Is this the real life?

Is this just fantasy?

Caught in a land slide,

No escape from reality.

Open your eyes, look up to the skies and see.

I'm just a poor boy, I need no sympathy.

Johnny Cade was a young boy, aging at only 16. Although his body deceived people into thinking he was younger, the years of being beaten down on caused his soul to age tremendously. In spite of the hardships life gave him, he was not bitter at the world nor did he live in hatred. He was a gentle young man who appreciated the world and all things living. That's why, when he found himself aiming a gun at a man's head, it was something he just couldn't phantom.

Mama,

Just killed a man.

Put a gun against his head,

pulled my trigger,

now he's dead.

Mama,

life had just begun,

But now I've thrown it all away.

With the gun planted in his trembling hands, Johnny mustered up his urge, up his impulse. He was such a gentle soul, he wouldn't hurt a fly. He really had not an idea what he was doing. But as he cocked the gun, he remembered why he was doing this. He was not one for violence, in fact, he hated it. But in the heat of the moment, that one sin that the man committed, was all that mattered. When Johnny pulled the trigger, he had tears streaked down his face. Why? Because he knew what he was doing. He didn't want to do it. But the voices, the voices they were everywhere, they were persistent. They told him the only way to get revenge was to murder this man. Disguised in beads of sweat and cramps in his gut, he gave in to the voices. When the gun was fired, and the man had fallen to the ground, lifeless, only one thought entered Johnny's head. What will Mama think?
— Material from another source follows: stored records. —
--- src/rtl/booth_mult_seq.sv ---
// Sequential signed Booth multiplier with start/busy/done handshake.
// Define BOOTH_RADIX4_EN for radix-4 recoding (WIDTH/2 iterations).
module booth_mult_seq #(
    parameter int WIDTH = 8
) (
    input  logic                 clk,
    input  logic                 rst,
    input  logic                 start,
    input  logic [WIDTH-1:0]     M,
    input  logic [WIDTH-1:0]     Q,
    output logic                 busy,
    output logic                 done,
    output logic [2*WIDTH-1:0]   result
);

`ifdef BOOTH_RADIX4_EN
    localparam int STEP = 2;
`else
    localparam int STEP = 1;
`endif
    localparam int ITER = WIDTH / STEP;
    localparam int AW   = WIDTH + STEP;
    localparam int CW   = $clog2(ITER) + 1;
    localparam int SW   = AW + WIDTH + 1;

    if (WIDTH < 2) begin : g_bad_width
        $error("booth_mult_seq: WIDTH must be >= 2");
    end
`ifdef BOOTH_RADIX4_EN
    if (WIDTH % 2 != 0) begin : g_odd_width
        $error("booth_mult_seq: radix-4 needs even WIDTH");
    end
`endif

    typedef enum logic [1:0] {
        S_IDLE,
        S_RUN,
        S_DONE
    } state_t;

    state_t state_q;
    state_t state_d;

    logic [AW-1:0]      a_q;
    logic [WIDTH-1:0]   q_q;
    logic               qm1_q;
    logic [WIDTH-1:0]   m_q;
    logic [CW-1:0]      cnt_q;

    logic               accept;
    logic               last;
    logic [AW-1:0]      m_ext;
    logic [AW-1:0]      addend;
    logic [AW-1:0]      sum;
    logic [SW-1:0]      shifted;

    assign accept = start && (state_q != S_RUN);
    assign last   = (state_q == S_RUN) && (cnt_q == CW'(1));

    // A carries STEP guard bits so +/-M (and +/-2M) never overflow
    assign m_ext = {{STEP{m_q[WIDTH-1]}}, m_q};

`ifdef BOOTH_RADIX4_EN
    logic [AW-1:0] m_dbl;
    assign m_dbl = {m_ext[AW-2:0], 1'b0};

    always_comb begin
        addend = '0;
        unique case ({q_q[1], q_q[0], qm1_q})
            3'b001, 3'b010: addend = m_ext;
            3'b011:         addend = m_dbl;
            3'b100:         addend = -m_dbl;
            3'b101, 3'b110: addend = -m_ext;
            default:        addend = '0;
        endcase
    end
`else
    always_comb begin
        addend = '0;
        unique case ({q_q[0], qm1_q})
            2'b01:   addend = m_ext;
            2'b10:   addend = -m_ext;
            default: addend = '0;
        endcase
    end
`endif

    assign sum     = a_q + addend;
    assign shifted = $signed({sum, q_q, qm1_q}) >>> STEP;

    always_ff @(posedge clk) begin
        if (rst) begin
            state_q <= S_IDLE;
        end else begin
            state_q <= state_d;
        end
    end

    always_comb begin
        state_d = state_q;
        unique case (state_q)
            S_IDLE:  if (start) state_d = S_RUN;
            S_RUN:   if (last) state_d = S_DONE;
            S_DONE:  state_d = start ? S_RUN : S_IDLE;
            default: state_d = S_IDLE;
        endcase
    end

    always_comb begin
        busy = (state_q == S_RUN);
        done = (state_q == S_DONE);
    end

    always_ff @(posedge clk) begin
        if (rst) begin
            a_q    <= '0;
            q_q    <= '0;
            qm1_q  <= 1'b0;
            m_q    <= '0;
            cnt_q  <= '0;
            result <= '0;
        end else if (accept) begin
            a_q    <= '0;
            q_q    <= Q;
            qm1_q  <= 1'b0;
            m_q    <= M;
            cnt_q  <= CW'(ITER);
        end else if (state_q == S_RUN) begin
            a_q    <= shifted[SW-1:WIDTH+1];
            q_q    <= shifted[WIDTH:1];
            qm1_q  <= shifted[0];
            cnt_q  <= cnt_q - CW'(1);
            // product is captured as the last shift lands
            if (last) begin
                result <= shifted[2*WIDTH:1];
            end
        end
    end

endmodule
Mama, didn't mean to make you cry.

If I'm not back again this time tomorrow,

Carry on, carry on as if nothing matters.

Too late, my time has come.

Sends shivers down my spine,

bodies aching all the time.

He was not close with his mother, in fact, quite the opposite. In between the brutal beatings he received from his father and the vicious slander he received from his mother, he did prefer her over his father. He never knew why. Maybe it was because, when ever his mother spat those horrid words at him, he could see in her eyes that, somewhere deep inside, she still had love for her son. In murdering the one and only man that he knew his mother to be fond of, he knew he'd have to flea. He knew she would put on her face and carry on as if he were never there. Neither of them. Surely she would temporarily grief for the man that Johnny assaulted. But for his own leave of absents, she would harden herself against her son. Even if there was a small love flickering inside her, it would be forgotten about, along with Johnny.

Goodbye, everybody, I've got to go.

Got to leave you all behind and face the truth.

Mama!

I don't want to die,

I sometimes wish I'd never been born at all.

Dropping the gun to the floor, he silently shrugged on his jacket and walked out into the night, leaving nothing behind but a lifeless man in pool of blood, his home, his mother who sat in non-belief, and his friends who he called family. He never thought he'd be leaving it all behind. He thought himself to live in this place all his life. Well, the tables surely turned for him. Freezing in the moment, Johnny realised he had forgotten something. The item was of no importance. He could've done without it. But he went back for it, in spite of that. Perhaps, he didn't want to leave quite yet. Or maybe he needed a last look at the man he had killed. Whatever it was, Johnny returned to the scene of the crime, standing there in silence, he simply stared. At his feet, drenched in his own crimson filth, laid his lifeless father.